Este mensaje advierte cómo el uso excesivo de las redes sociales puede convertirse en un ídolo moderno, robando tiempo de comunión con Dios y debilitando la vida espiritual. Arango señala que la tecnología, aunque útil, puede aislar a las personas, sustituir la interacción real y generar una falsa sensación de conexión, dejando vacíos emocionales y espirituales.
1. Educar sobre el uso consciente de la tecnología
- Los líderes juveniles deben enseñar que las redes sociales son herramientas, no sustitutos de la relación con Dios.
- Biblia: “No os conforméis a este siglo, sino transformaos por medio de la renovación de vuestro entendimiento” (Romanos 12:2).
- Aplicación: Promueve hábitos digitales saludables, como establecer tiempos de desconexión para dedicar a la oración y lectura bíblica.
2. Fomentar la comunión real
- La predicación resalta que la interacción virtual no reemplaza el calor humano ni la comunidad cristiana.
- Biblia: “Y consideremos unos a otros para estimularnos al amor y a las buenas obras; no dejando de congregarnos” (Hebreos 10:24-25).
- Aplicación: Organiza encuentros presenciales, dinámicas y actividades que fortalezcan la unión juvenil más allá de las pantallas.
3. Transformar las redes en un canal de luz
- Aunque pueden ser distractoras, también pueden ser usadas para compartir la Palabra y edificar.

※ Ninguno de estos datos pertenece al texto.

$ cat src/rtl/instr_mem_loader_pkg.sv
// Shared types and constants for the instruction-memory loader.
// CHECKSUM_EN adds the trailing-checksum CHECK state.
package instr_mem_loader_pkg;

    localparam int BYTES_PER_WORD = 4;
    localparam int BYTE_W         = 8;
    localparam int WORD_W         = BYTES_PER_WORD * BYTE_W;

    typedef enum logic [2:0] {
        ST_IDLE  = 3'd0,
        ST_RECV  = 3'd1,
        ST_WRITE = 3'd2,
        ST_DONE  = 3'd3,
        ST_ERR   = 3'd4
`ifdef CHECKSUM_EN
        , ST_CHECK = 3'd5
`endif
    } state_t;

endpackage

$ cat src/rtl/instr_mem_loader_word_assembler.sv
// Packs accepted bytes little-endian into a word and pulses word_valid_o
// in the cycle after the last byte of the word has been accepted.
import instr_mem_loader_pkg::*;

module word_assembler (
    input  logic              clk,
    input  logic              reset,
    input  logic              clear_i,
    input  logic              accept_i,
    input  logic [BYTE_W-1:0] byte_i,
    output logic              last_byte_o,
    output logic              word_valid_o,
    output logic [WORD_W-1:0] word_o
);
    localparam int CW = $clog2(BYTES_PER_WORD);

    logic [CW-1:0]     cnt_q;
    logic [BYTE_W-1:0] lane_q [BYTES_PER_WORD];
    logic              word_valid_q;

    assign last_byte_o  = (cnt_q == CW'(BYTES_PER_WORD - 1));
    assign word_valid_o = word_valid_q;

    always_ff @(posedge clk) begin
        if (!reset) begin
            cnt_q        <= '0;
            word_valid_q <= 1'b0;
        end else begin
            word_valid_q <= accept_i && last_byte_o;
            if (clear_i) begin
                cnt_q <= '0;
            end else if (accept_i) begin
                cnt_q <= cnt_q + 1'b1;
            end
        end
    end

    genvar gi;
    generate
        for (gi = 0; gi < BYTES_PER_WORD; gi++) begin : g_lane
            always_ff @(posedge clk) begin
                if (!reset) begin
                    lane_q[gi] <= '0;
                end else if (accept_i && cnt_q == CW'(gi)) begin
                    lane_q[gi] <= byte_i;
                end
            end
            assign word_o[gi*BYTE_W +: BYTE_W] = lane_q[gi];
        end
    endgenerate

endmodule
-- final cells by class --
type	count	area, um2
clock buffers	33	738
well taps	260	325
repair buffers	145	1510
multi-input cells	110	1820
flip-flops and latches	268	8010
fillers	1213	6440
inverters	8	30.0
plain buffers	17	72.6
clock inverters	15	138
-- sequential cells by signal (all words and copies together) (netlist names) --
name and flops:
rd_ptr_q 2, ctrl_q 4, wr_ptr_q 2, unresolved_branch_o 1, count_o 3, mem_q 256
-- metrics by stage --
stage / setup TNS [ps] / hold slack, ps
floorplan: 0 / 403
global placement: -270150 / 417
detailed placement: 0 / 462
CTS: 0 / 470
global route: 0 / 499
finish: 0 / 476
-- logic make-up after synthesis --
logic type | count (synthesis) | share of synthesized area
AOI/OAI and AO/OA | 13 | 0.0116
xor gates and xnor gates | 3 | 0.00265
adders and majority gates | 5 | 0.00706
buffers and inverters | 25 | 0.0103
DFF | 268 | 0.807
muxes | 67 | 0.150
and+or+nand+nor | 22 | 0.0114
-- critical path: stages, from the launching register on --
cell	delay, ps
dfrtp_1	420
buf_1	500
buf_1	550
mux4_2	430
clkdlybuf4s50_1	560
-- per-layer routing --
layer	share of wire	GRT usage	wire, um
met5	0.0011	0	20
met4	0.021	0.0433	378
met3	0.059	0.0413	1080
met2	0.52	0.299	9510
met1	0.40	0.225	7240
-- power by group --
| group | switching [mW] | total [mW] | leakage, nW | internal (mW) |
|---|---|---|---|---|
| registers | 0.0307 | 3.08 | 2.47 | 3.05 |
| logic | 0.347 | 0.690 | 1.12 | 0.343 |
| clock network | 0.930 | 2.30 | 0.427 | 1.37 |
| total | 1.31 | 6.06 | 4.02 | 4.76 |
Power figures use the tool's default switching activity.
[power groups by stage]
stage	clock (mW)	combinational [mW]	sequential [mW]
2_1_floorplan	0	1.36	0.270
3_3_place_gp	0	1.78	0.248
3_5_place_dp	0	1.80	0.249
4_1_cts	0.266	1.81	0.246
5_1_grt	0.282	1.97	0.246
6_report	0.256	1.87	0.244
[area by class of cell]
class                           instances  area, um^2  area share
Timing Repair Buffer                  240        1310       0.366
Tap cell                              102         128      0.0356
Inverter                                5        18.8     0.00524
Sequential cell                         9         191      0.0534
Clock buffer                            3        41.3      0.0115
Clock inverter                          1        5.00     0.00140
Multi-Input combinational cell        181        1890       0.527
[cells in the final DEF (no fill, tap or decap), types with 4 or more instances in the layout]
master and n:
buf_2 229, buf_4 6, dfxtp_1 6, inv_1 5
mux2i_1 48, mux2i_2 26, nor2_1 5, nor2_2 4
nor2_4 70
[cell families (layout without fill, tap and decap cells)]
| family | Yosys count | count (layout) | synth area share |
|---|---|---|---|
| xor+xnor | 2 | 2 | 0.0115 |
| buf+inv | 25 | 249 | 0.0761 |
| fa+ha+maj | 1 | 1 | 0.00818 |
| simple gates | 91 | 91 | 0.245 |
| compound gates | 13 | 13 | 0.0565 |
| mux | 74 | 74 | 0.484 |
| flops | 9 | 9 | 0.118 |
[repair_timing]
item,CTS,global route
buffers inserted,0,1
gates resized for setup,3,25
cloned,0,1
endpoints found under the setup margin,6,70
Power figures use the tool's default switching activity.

- Biblia: “Así alumbre vuestra luz delante de los hombres” (Mateo 5:16).
- Aplicación: Motiva a los jóvenes a publicar contenido que refleje valores cristianos y testimonios de fe.
👉 Aplicación directa para líderes juveniles:
- Dedica una reunión a reflexionar sobre el impacto de las redes sociales en la vida espiritual.
- Desafía a los jóvenes a hacer un “ayuno digital” parcial durante la semana y reemplazar ese tiempo con oración o servicio comunitario.
- Refuerza que la verdadera conexión que llena el corazón es la comunión con Dios y con la iglesia.